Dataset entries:
------------------------------------------------------------

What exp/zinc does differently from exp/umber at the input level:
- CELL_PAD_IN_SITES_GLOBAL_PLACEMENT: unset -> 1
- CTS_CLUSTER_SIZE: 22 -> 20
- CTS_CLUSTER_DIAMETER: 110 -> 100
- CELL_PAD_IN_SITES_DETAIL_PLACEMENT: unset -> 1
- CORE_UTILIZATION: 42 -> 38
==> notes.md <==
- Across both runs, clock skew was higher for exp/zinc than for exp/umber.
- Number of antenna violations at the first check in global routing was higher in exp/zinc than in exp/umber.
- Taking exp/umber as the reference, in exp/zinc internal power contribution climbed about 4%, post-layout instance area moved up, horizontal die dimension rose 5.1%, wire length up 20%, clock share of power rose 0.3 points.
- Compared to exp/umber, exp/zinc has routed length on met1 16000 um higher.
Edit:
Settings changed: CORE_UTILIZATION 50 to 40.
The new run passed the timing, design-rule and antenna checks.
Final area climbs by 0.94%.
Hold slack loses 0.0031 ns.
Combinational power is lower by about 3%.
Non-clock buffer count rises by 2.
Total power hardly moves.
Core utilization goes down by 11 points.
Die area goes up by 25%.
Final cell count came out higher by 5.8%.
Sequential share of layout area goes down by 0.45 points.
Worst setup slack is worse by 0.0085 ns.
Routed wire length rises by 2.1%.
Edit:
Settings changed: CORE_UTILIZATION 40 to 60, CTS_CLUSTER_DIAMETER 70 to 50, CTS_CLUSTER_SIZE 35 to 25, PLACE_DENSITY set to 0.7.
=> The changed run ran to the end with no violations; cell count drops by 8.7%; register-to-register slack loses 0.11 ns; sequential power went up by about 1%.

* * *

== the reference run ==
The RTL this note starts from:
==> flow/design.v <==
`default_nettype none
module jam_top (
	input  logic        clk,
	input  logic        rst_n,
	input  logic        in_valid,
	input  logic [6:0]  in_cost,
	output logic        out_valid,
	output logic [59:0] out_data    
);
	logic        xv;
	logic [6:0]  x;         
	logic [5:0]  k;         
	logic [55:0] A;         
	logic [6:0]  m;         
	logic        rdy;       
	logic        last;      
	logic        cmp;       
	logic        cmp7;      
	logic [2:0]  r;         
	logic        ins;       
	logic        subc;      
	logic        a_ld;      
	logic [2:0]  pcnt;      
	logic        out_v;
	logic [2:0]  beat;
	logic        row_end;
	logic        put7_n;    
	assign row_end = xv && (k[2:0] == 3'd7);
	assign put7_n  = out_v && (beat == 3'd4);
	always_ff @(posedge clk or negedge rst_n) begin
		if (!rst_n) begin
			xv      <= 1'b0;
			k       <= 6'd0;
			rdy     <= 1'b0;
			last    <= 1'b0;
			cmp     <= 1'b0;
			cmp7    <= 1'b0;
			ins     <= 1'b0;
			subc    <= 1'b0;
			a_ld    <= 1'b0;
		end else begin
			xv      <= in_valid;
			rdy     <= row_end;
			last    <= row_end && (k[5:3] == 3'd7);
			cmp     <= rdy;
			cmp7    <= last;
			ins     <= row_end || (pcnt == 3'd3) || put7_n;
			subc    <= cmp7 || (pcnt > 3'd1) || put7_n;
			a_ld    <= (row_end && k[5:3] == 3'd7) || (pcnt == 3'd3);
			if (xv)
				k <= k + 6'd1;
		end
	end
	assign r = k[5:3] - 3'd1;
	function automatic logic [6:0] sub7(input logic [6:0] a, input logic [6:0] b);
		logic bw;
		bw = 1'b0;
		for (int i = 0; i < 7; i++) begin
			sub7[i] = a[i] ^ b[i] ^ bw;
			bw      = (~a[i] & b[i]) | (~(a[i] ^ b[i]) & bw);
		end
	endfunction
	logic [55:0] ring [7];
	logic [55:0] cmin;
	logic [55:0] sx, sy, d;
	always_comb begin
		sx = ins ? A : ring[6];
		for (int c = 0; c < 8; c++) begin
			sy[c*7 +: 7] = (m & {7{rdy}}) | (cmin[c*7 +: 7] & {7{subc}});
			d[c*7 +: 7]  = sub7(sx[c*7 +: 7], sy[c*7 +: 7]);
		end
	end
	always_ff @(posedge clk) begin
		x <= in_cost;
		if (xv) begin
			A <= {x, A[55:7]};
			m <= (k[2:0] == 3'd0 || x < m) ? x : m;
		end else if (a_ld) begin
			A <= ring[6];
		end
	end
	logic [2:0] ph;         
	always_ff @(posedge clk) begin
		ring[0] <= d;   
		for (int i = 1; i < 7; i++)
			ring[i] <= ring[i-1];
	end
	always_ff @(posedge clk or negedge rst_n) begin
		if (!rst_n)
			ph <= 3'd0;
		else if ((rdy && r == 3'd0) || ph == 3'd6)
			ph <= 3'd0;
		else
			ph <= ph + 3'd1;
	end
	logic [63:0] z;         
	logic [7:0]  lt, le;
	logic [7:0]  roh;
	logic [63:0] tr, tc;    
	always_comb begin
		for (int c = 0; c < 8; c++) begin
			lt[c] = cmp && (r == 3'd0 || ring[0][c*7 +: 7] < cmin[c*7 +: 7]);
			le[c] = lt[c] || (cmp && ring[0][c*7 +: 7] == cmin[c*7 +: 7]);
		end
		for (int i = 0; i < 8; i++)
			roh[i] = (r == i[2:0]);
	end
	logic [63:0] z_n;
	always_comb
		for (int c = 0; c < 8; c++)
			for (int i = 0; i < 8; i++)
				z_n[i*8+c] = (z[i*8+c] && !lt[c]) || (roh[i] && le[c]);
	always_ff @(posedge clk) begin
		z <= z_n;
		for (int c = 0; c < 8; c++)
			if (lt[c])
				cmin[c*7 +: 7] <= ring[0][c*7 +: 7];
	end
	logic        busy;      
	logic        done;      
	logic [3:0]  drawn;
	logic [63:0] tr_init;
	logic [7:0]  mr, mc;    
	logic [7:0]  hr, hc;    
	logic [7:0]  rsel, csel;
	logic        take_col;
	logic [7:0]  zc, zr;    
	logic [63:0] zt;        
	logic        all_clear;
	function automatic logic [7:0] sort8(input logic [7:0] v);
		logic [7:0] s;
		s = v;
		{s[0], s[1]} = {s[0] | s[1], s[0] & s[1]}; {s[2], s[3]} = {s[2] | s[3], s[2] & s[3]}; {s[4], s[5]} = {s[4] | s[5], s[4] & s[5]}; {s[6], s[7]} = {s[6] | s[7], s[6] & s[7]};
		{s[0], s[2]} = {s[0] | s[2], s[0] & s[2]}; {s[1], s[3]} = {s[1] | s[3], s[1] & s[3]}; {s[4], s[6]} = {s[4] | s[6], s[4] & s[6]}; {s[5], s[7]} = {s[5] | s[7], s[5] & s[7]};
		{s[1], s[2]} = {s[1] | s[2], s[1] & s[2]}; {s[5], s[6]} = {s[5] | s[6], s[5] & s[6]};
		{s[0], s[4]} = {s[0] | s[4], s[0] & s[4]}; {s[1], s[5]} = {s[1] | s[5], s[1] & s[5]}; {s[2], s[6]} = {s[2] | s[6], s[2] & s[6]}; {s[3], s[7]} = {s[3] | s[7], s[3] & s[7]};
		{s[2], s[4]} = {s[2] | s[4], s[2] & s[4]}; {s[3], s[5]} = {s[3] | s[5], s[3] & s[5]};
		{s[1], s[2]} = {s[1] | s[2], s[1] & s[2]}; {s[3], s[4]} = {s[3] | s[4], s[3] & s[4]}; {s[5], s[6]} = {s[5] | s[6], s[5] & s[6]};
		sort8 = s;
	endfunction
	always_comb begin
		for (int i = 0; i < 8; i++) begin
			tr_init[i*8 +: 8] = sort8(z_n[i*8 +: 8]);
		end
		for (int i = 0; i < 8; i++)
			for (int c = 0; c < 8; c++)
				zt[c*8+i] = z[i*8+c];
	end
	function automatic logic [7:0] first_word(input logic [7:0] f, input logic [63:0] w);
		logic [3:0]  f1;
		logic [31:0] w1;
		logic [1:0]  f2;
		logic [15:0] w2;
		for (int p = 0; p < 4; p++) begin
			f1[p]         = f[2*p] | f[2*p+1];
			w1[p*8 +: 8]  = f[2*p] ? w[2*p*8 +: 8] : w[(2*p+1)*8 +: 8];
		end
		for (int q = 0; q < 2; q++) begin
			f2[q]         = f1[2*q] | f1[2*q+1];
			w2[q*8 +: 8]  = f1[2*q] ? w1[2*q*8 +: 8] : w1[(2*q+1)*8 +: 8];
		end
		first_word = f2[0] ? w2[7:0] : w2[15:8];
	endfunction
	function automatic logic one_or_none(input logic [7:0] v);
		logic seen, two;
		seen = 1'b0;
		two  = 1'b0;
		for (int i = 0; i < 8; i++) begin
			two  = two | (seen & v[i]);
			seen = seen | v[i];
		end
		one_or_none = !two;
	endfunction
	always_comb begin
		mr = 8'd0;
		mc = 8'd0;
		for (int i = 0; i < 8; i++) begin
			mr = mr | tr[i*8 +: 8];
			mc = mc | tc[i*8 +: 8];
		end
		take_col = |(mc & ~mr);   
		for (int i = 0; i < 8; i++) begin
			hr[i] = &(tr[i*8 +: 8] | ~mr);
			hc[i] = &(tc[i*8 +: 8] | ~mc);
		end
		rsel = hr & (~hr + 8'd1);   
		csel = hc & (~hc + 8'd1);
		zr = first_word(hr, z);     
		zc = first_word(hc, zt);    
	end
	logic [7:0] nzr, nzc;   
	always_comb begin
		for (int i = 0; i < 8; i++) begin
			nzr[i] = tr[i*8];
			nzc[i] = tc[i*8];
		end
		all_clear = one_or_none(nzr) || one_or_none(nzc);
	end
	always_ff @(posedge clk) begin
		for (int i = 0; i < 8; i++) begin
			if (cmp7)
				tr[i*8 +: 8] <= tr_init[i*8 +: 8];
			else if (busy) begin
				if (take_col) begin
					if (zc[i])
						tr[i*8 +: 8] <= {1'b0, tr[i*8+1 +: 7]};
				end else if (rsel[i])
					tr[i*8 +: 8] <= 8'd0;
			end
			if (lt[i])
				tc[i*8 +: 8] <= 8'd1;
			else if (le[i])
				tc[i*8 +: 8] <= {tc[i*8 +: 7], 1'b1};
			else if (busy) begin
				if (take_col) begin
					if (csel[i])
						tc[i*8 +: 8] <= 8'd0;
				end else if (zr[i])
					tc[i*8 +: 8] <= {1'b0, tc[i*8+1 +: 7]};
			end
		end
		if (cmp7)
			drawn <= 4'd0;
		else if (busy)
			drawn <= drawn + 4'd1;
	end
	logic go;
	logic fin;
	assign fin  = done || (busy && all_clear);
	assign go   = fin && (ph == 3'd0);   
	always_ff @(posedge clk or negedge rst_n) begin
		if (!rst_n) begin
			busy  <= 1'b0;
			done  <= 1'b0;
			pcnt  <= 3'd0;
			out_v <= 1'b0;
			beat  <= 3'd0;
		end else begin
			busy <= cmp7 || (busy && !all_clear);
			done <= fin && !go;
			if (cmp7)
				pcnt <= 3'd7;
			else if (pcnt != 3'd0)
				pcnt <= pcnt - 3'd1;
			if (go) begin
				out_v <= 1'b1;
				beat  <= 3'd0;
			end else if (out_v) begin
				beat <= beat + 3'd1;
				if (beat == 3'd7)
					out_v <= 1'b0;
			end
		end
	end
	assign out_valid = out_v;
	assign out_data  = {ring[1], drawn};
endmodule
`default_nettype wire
This design comes from an exercise in tuning for small area on the open sky130 flow, not from production work.
Power figures rest on the tool's default switching activity, not on a simulated workload.

== build 36 ==
// hdc_encoder_top
module hdc_encoder_top (
  input  logic              clk_i,
  input  logic              arst_n_i,
  input  logic              req_valid_i,
  input  logic              req_last_i,
  input  logic              req_cim_a_i,
  input  logic              req_cim_b_i,
  input  logic [9:0]        req_addr_a_i,
  input  logic [9:0]        req_addr_b_i,
  output logic [127:0]      qhv_o,
  output logic              qhv_valid_o
);
  logic       valid_q;
  logic       last_q;
  logic       cim_a_q, cim_b_q;
  logic [2:0] set_a_q, set_b_q;
  logic [4:0] rot_a_q, rot_b_q;
  logic [6:0] lo_q, hi_q;
  logic [6:0] flip_a, flip_b, lo_d, hi_d;
  assign flip_a = req_cim_a_i ? req_addr_a_i[9:3] : 7'd0;
  assign flip_b = req_cim_b_i ? req_addr_b_i[9:3] : 7'd0;
  assign lo_d   = (flip_a < flip_b) ? flip_a : flip_b;
  assign hi_d   = (flip_a < flip_b) ? flip_b : flip_a;
  always_ff @(posedge clk_i or negedge arst_n_i) begin
    if (!arst_n_i) begin
      valid_q <= 1'b0;
    end else begin
      valid_q <= req_valid_i;
    end
  end
  always_ff @(posedge clk_i) begin
    last_q  <= req_last_i;
    cim_a_q <= req_cim_a_i;
    cim_b_q <= req_cim_b_i;
    set_a_q <= req_addr_a_i[9:7];
  ...
==> flow/config.mk <==
export PLATFORM = sky130hd
export DESIGN_NAME = hdc_encoder_top
export DESIGN_NICKNAME = hdc_encoder_top
export VERILOG_FILES = /design/flow/design.v
export SDC_FILE = /design/flow/constraint.sdc
export NUM_CORES = 4
export LEC_CHECK = 0
export ABC_AREA = 0
export CAP_MARGIN = 0
export CORE_MARGIN = 2
export CORE_UTILIZATION = 76
export CTS_CLUSTER_DIAMETER = 100
export CTS_CLUSTER_SIZE = 25
export PLACE_DENSITY = 0.86
export SLEW_MARGIN = 0
export SYNTH_HIERARCHICAL = 1
==> flow/constraint.sdc <==
create_clock -name core_clock -period 5.0 [get_ports {clk_i}]
set_input_delay 1.0000 -clock core_clock [delete_from_list [all_inputs] [get_ports {clk_i}]]
set_output_delay 1.0000 -clock core_clock [all_outputs]
set_load 0.01 [all_outputs]
standard.sh (not shown) runs the stock make flow with config.mk's settings and CLKGATE_MAP_FILE= SYNTH_SCRIPT=/design/flow/synth_recipe.tcl, a recipe that flattens the netlist after the stock synthesis.
==> flow/flow/run.sh <==
#!/bin/bash
# Standard layout, with the port buffers made from the smallest buffer cell.
set -euo pipefail
bash standard.sh BUFFER_PORTS_ARGS="-buffer_cell sky130_fd_sc_hd__buf_1" finish > standard.log 2>&1
In summary, build 36 completed successfully, with a layout that passed the timing, design-rule and antenna checks.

------------------------------------------------------------

* [WHAT IS BEING ASKED]:
Check the lines above and copy each one that includes "busy".

* [OUTPUT]:
	logic        busy;      
			else if (busy) begin
			else if (busy) begin
		else if (busy)
	assign fin  = done || (busy && all_clear);
			busy  <= 1'b0;
			busy <= cmp7 || (busy && !all_clear);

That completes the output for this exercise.